** Opening Recorded information block **

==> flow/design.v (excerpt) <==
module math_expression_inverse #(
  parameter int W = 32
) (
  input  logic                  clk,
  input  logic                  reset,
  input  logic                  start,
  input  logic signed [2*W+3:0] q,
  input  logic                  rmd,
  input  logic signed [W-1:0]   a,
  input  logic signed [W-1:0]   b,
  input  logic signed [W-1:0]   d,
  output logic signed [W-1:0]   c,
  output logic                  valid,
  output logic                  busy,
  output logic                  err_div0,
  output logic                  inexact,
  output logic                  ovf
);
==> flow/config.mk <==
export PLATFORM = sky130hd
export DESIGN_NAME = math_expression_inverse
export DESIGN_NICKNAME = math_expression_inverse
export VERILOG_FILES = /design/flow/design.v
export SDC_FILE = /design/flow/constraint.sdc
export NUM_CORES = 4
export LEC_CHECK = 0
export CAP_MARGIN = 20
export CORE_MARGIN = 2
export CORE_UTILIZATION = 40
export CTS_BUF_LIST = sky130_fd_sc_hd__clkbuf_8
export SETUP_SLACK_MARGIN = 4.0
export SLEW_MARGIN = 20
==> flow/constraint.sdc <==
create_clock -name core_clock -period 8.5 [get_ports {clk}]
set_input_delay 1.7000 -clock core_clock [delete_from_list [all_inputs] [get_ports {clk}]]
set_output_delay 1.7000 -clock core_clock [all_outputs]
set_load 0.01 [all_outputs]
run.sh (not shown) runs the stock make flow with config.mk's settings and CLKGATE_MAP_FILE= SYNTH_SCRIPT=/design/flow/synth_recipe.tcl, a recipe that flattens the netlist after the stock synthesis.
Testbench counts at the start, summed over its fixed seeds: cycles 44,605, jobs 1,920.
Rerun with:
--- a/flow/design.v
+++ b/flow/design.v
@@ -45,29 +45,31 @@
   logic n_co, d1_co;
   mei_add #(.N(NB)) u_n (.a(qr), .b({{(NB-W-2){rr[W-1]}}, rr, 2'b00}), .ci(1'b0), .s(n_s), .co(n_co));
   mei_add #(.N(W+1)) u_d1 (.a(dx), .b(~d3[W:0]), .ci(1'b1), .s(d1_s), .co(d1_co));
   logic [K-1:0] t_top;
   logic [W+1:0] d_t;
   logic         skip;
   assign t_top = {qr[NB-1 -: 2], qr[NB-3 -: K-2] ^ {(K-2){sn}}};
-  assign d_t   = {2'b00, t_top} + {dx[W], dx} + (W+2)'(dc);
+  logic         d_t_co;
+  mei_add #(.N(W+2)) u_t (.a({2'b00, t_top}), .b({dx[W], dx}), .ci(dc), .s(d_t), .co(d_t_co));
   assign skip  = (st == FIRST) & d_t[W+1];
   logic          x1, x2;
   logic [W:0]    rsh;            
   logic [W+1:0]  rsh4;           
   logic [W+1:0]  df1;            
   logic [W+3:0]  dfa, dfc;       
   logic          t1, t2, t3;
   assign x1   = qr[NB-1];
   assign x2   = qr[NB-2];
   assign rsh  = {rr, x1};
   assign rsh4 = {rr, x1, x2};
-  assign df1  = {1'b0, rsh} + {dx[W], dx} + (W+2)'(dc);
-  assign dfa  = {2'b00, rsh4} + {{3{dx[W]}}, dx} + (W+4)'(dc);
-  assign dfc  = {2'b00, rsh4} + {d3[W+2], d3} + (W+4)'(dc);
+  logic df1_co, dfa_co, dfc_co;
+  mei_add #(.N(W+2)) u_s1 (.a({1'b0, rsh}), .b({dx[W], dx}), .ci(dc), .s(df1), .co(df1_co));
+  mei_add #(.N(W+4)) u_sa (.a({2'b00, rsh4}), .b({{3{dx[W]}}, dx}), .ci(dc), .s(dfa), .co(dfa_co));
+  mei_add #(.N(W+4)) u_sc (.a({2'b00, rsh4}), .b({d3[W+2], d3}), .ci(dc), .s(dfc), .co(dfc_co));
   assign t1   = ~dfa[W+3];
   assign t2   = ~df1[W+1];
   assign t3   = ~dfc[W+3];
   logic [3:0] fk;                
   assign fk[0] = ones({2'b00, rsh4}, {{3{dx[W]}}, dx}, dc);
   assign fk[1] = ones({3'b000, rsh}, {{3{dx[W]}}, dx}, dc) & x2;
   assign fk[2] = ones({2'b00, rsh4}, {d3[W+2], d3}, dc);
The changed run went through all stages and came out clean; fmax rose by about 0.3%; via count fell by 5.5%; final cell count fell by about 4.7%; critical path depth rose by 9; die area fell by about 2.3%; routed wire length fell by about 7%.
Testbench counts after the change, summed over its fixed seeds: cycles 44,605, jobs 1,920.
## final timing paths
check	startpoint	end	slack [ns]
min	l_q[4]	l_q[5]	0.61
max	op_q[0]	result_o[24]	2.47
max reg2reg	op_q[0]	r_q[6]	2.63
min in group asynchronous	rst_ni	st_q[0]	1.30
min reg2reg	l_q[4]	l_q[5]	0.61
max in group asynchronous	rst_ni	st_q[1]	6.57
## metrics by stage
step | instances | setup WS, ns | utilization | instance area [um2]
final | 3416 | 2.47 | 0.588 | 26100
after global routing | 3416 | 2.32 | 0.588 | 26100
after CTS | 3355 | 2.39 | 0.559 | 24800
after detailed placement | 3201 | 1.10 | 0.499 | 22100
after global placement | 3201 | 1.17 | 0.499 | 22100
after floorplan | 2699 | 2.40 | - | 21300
This design comes from an exercise in tuning for small area, a short achievable clock period and few clock cycles per item on the open sky130 flow, not from production work. Where RTL was checked, it was by simulation tests only, not by an equivalence proof against the original. Only the layout flow was run in runs 2 to 5; the RTL was not checked for function there. No activity file was given, so power comes from the tool's default toggle rates.

==> flow/design.v <==
`default_nettype none
package pss_pkg;
  localparam int DEF_MAX_PROCS = 8;
  localparam int REQ_W   = 2;
  localparam int ARR_W   = 16;
  localparam int BURST_W = 12;
  localparam int PRIO_W  = 8;
  localparam int TIME_W  = 17;
  localparam int STAT_W  = 2;
  localparam int IDX_W   = 3;
  localparam int MODE_W  = 3;
  localparam int QNT_W   = 12;
  localparam int CFG_W   = 1;
  localparam int CFG_D_W = 12;
  localparam logic [TIME_W-1:0] TIME_LIMIT = 17'h1FFFF;
  localparam logic [PRIO_W-1:0] PRIO_MIN   = 8'h80;
  localparam logic [REQ_W-1:0] REQ_LOAD  = 2'd0;
  localparam logic [REQ_W-1:0] REQ_STEP  = 2'd1;
  localparam logic [REQ_W-1:0] REQ_CLEAR = 2'd2;
  localparam logic [STAT_W-1:0] ST_SLICE = 2'd0;
  localparam logic [STAT_W-1:0] ST_OK    = 2'd1;
  localparam logic [STAT_W-1:0] ST_FULL  = 2'd2;
  localparam logic [STAT_W-1:0] ST_DONE  = 2'd3;
  localparam logic [MODE_W-1:0] MODE_FCFS  = 3'd0;
  localparam logic [MODE_W-1:0] MODE_SJF   = 3'd1;
  localparam logic [MODE_W-1:0] MODE_SRTF  = 3'd2;
  localparam logic [MODE_W-1:0] MODE_RR    = 3'd3;
  localparam logic [MODE_W-1:0] MODE_SPRIO = 3'd4;
  localparam logic [MODE_W-1:0] MODE_DPRIO = 3'd5;
  localparam logic [CFG_W-1:0] REG_MODE    = 1'd0;
  localparam logic [CFG_W-1:0] REG_QUANTUM = 1'd1;
  typedef struct packed {
    logic accept;
    logic load;
    logic clear;
    logic none_left;
    logic scan_start;
    logic scan1;
    logic decide;
    logic scan2;
    logic update;
  } pss_cmd_t;
  typedef struct packed {
    logic [REQ_W-1:0] req_type;
    logic             empty;
    logic             last;
    logic             any_left;
  } pss_stat_t;
endpackage
`default_nettype wire
`default_nettype none
module process_slice_scheduler #(
  parameter int MAX_PROCS = pss_pkg::DEF_MAX_PROCS
) (
  input  wire logic                        clk,
  input  wire logic                        rst,
  input  wire logic                        req_valid,
  output logic                             req_ready,
  input  wire logic [pss_pkg::REQ_W-1:0]   req_type,
  input  wire logic [pss_pkg::ARR_W-1:0]   req_arrival,
  input  wire logic [pss_pkg::BURST_W-1:0] req_burst,
  input  wire logic [pss_pkg::PRIO_W-1:0]  req_priority,
  output logic                             res_valid,
  input  wire logic                        res_ready,
  output logic [pss_pkg::STAT_W-1:0]       res_status,
  output logic [pss_pkg::IDX_W-1:0]        res_proc_index,
  output logic [pss_pkg::TIME_W-1:0]       res_start_time,
  output logic [pss_pkg::TIME_W-1:0]       res_end_time,
  output logic                             res_completed,
  output logic [pss_pkg::TIME_W-1:0]       res_turnaround,
  output logic [pss_pkg::TIME_W-1:0]       res_waiting,
  input  wire logic                        cfg_valid,
  output logic                             cfg_ready,
  input  wire logic [pss_pkg::CFG_W-1:0]   cfg_index,
  input  wire logic [pss_pkg::CFG_D_W-1:0] cfg_data
);
  localparam int N  = 8;
  localparam int TW = 17;
  logic [15:0] arr  [N];
  logic [11:0] bur  [N];
  logic [11:0] rem  [N];
  logic [7:0]  prio [N];
  logic [16:0] rq   [N];
  logic [N-1:0] live;           
  logic [N*N-1:0] a_le;         
  logic [N*N-1:0] a_ge;         
  logic [3:0]  count;
  logic [16:0] now;
  logic        k_rem, k_rr, k_prio, preempt, dprio;
  logic [11:0] q;               
  logic        o_valid;
  logic [1:0]  o_status;
  logic [2:0]  o_idx;
  logic [16:0] o_start;
  logic        o_comp;
  logic fire;
  assign req_ready = !o_valid || res_ready;
  assign fire      = req_valid && req_ready && !rst;
  assign cfg_ready = 1'b1;
  wire is_load  = (req_type == pss_pkg::REQ_LOAD);
  wire is_step  = (req_type == pss_pkg::REQ_STEP);
  wire is_clear = (req_type == pss_pkg::REQ_CLEAR);
  logic [N-1:0] le_now, is_e, cand, wf, wg, w;
  logic [16:0]  key [N];
  logic         anyle, anylive, generic;
  logic [15:0]  earliest;
  logic [16:0]  now_eff;
  logic [11:0]  rem_w;
  logic [7:0]   prio_w;
  logic [2:0]   idx_w;
  logic         gt, pre;
  logic [11:0]  run;
  logic [17:0]  sum;
  logic [16:0]  end_t;
  logic [15:0]  arr_m  [N];
  logic [11:0]  rem_m  [N];
  logic [7:0]   prio_m [N];
  logic [2:0]   idx_m  [N];
  logic [N-1:0] a_lt_new, a_eq_new;
  wire do_load = fire && is_load && !count[3];
  wire do_step = fire && is_step && anylive;
  genvar i, j;
  for (i = 0; i < N; i++) begin : g_ent
    logic [N-1:0] e_ok, g_ok;
    assign le_now[i] = ({1'b0, arr[i]} <= now);
    assign key[i] = k_rr   ? rq[i] :
                    k_rem  ? {5'd0, rem[i]} :
                    k_prio ? {9'd0, prio[i] ^ 8'h7F} : 17'd0;
    assign a_lt_new[i] = arr[i] < req_arrival;
    assign a_eq_new[i] = arr[i] == req_arrival;
    for (j = 0; j < N; j++) begin : g_pair
      if (j < i) begin : g_lo
        assign e_ok[j] = !live[j] | a_ge[j*N+i];
        assign g_ok[j] = !cand[j] | (key[i] < key[j]);
      end else if (j > i) begin : g_hi
        assign e_ok[j] = !live[j] | a_le[i*N+j];
        assign g_ok[j] = !cand[j] | (key[i] <= key[j]);
        always_ff @(posedge clk) begin
          if (do_load && count[2:0] == 3'(j)) begin
            a_le[i*N+j] <= a_lt_new[i] | a_eq_new[i];
            a_ge[i*N+j] <= !a_lt_new[i];
          end
        end
      end else begin : g_eq
        assign e_ok[j] = 1'b1;
        assign g_ok[j] = 1'b1;
      end
    end
    assign is_e[i] = live[i] & (&e_ok);
    assign cand[i] = live[i] & (le_now[i] | is_e[i]);
    assign wg[i]   = cand[i] & (&g_ok);
    if (i == 0) begin : g_f0
      assign wf[i] = is_e[i];
    end else begin : g_fn
      assign wf[i] = is_e[i] & ~(|is_e[i-1:0]);
    end
    assign w[i] = generic ? wg[i] : wf[i];
    assign arr_m[i]  = is_e[i] ? arr[i] : 16'd0;
    assign rem_m[i]  = w[i] ? rem[i]  : 12'd0;
    assign prio_m[i] = w[i] ? prio[i] : 8'd0;
    assign idx_m[i]  = w[i] ? 3'(i)   : 3'd0;
  end
  assign generic = k_rr | k_rem | k_prio;
  assign anylive = |live;
  assign anyle   = |(live & le_now);
  assign earliest = arr_m[0] | arr_m[1] | arr_m[2] | arr_m[3] | arr_m[4] | arr_m[5] | arr_m[6] | arr_m[7];
  assign rem_w    = rem_m[0] | rem_m[1] | rem_m[2] | rem_m[3] | rem_m[4] | rem_m[5] | rem_m[6] | rem_m[7];
  assign prio_w   = prio_m[0] | prio_m[1] | prio_m[2] | prio_m[3] | prio_m[4] | prio_m[5] | prio_m[6] | prio_m[7];
  assign idx_w    = idx_m[0] | idx_m[1] | idx_m[2] | idx_m[3] | idx_m[4] | idx_m[5] | idx_m[6] | idx_m[7];
  assign now_eff  = anyle ? now : {1'b0, earliest};
  assign gt    = rem_w > q;
  assign pre   = preempt & gt;
  assign run   = pre ? q : rem_w;
  assign sum   = {1'b0, now_eff} + {6'd0, run};
  assign end_t = sum[17] ? 17'h1FFFF : sum[16:0];
  always_ff @(posedge clk) begin
    for (int k = 0; k < N; k++) begin
      if (do_load && count[2:0] == 3'(k)) begin
        arr[k]  <= req_arrival;
        bur[k]  <= req_burst;
        rem[k]  <= req_burst;
        prio[k] <= req_priority;
        rq[k]   <= {1'b0, req_arrival};
      end
      if (do_step && w[k]) begin
        rem[k] <= rem_w - q;
        if (pre && k_rr) rq[k] <= end_t;
        if (pre && dprio && prio_w != 8'h80) prio[k] <= prio_w - 8'd1;
      end
    end
  end
  always_ff @(posedge clk) begin
    if (rst) begin
      live    <= '0;
      count   <= '0;
      now     <= '0;
      k_rem   <= 1'b0;
      k_rr    <= 1'b0;
      k_prio  <= 1'b0;
      preempt <= 1'b0;
      dprio   <= 1'b0;
      q       <= 12'd1;
      o_valid <= 1'b0;
    end else begin
      if (cfg_valid) begin
        if (cfg_index == pss_pkg::REG_MODE) begin
          k_rem   <= cfg_data[2:0] == 3'd1 || cfg_data[2:0] == 3'd2;
          k_rr    <= cfg_data[2:0] == 3'd3;
          k_prio  <= cfg_data[2:0] == 3'd4 || cfg_data[2:0] == 3'd5;
          preempt <= cfg_data[2:0] == 3'd2 || cfg_data[2:0] == 3'd3 || cfg_data[2:0] == 3'd5;
          dprio   <= cfg_data[2:0] == 3'd5;
        end else begin
          q <= (cfg_data == '0) ? 12'd1 : cfg_data;
        end
      end
      if (res_ready) o_valid <= 1'b0;
      if (fire && req_type != 2'd3) begin
        o_valid  <= 1'b1;
        o_idx    <= '0;
        o_start  <= '0;
        o_comp   <= 1'b0;
        if (is_load) begin
          o_status <= count[3] ? pss_pkg::ST_FULL : pss_pkg::ST_OK;
          if (!count[3]) begin
            live[count[2:0]] <= 1'b1;
            count <= count + 4'd1;
          end
        end else if (is_clear) begin
          o_status <= pss_pkg::ST_OK;
          live  <= '0;
          count <= '0;
          now   <= '0;
        end else if (!anylive) begin
          o_status <= pss_pkg::ST_DONE;
        end else begin
          o_status <= pss_pkg::ST_SLICE;
          o_idx    <= idx_w;
          o_start  <= now_eff;
          o_comp   <= !pre;
          now      <= end_t;
          if (!pre) live <= live & ~w;
        end
      end
    end
  end
  logic [15:0] arr_o;
  logic [11:0] bur_o;
  logic [16:0] ta;
  always_comb begin
    arr_o = arr[o_idx];
    bur_o = bur[o_idx];
    ta    = now - {1'b0, arr_o};
  end
  assign res_valid      = o_valid;
  assign res_status     = o_status;
  assign res_proc_index = o_idx;
  assign res_start_time = o_start;
  assign res_end_time   = (o_status == pss_pkg::ST_SLICE) ? now : '0;
  assign res_completed  = o_comp;
  assign res_turnaround = o_comp ? ta : '0;
  assign res_waiting    = (o_comp && ta > {5'd0, bur_o}) ? ta - {5'd0, bur_o} : '0;
endmodule
`default_nettype wire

** Closing Recorded information block **

Description of the task: Reproduce every line above that contains the string "jobs".

Result for this task:
Testbench counts at the start, summed over its fixed seeds: cycles 44,605, jobs 1,920.
Testbench counts after the change, summed over its fixed seeds: cycles 44,605, jobs 1,920.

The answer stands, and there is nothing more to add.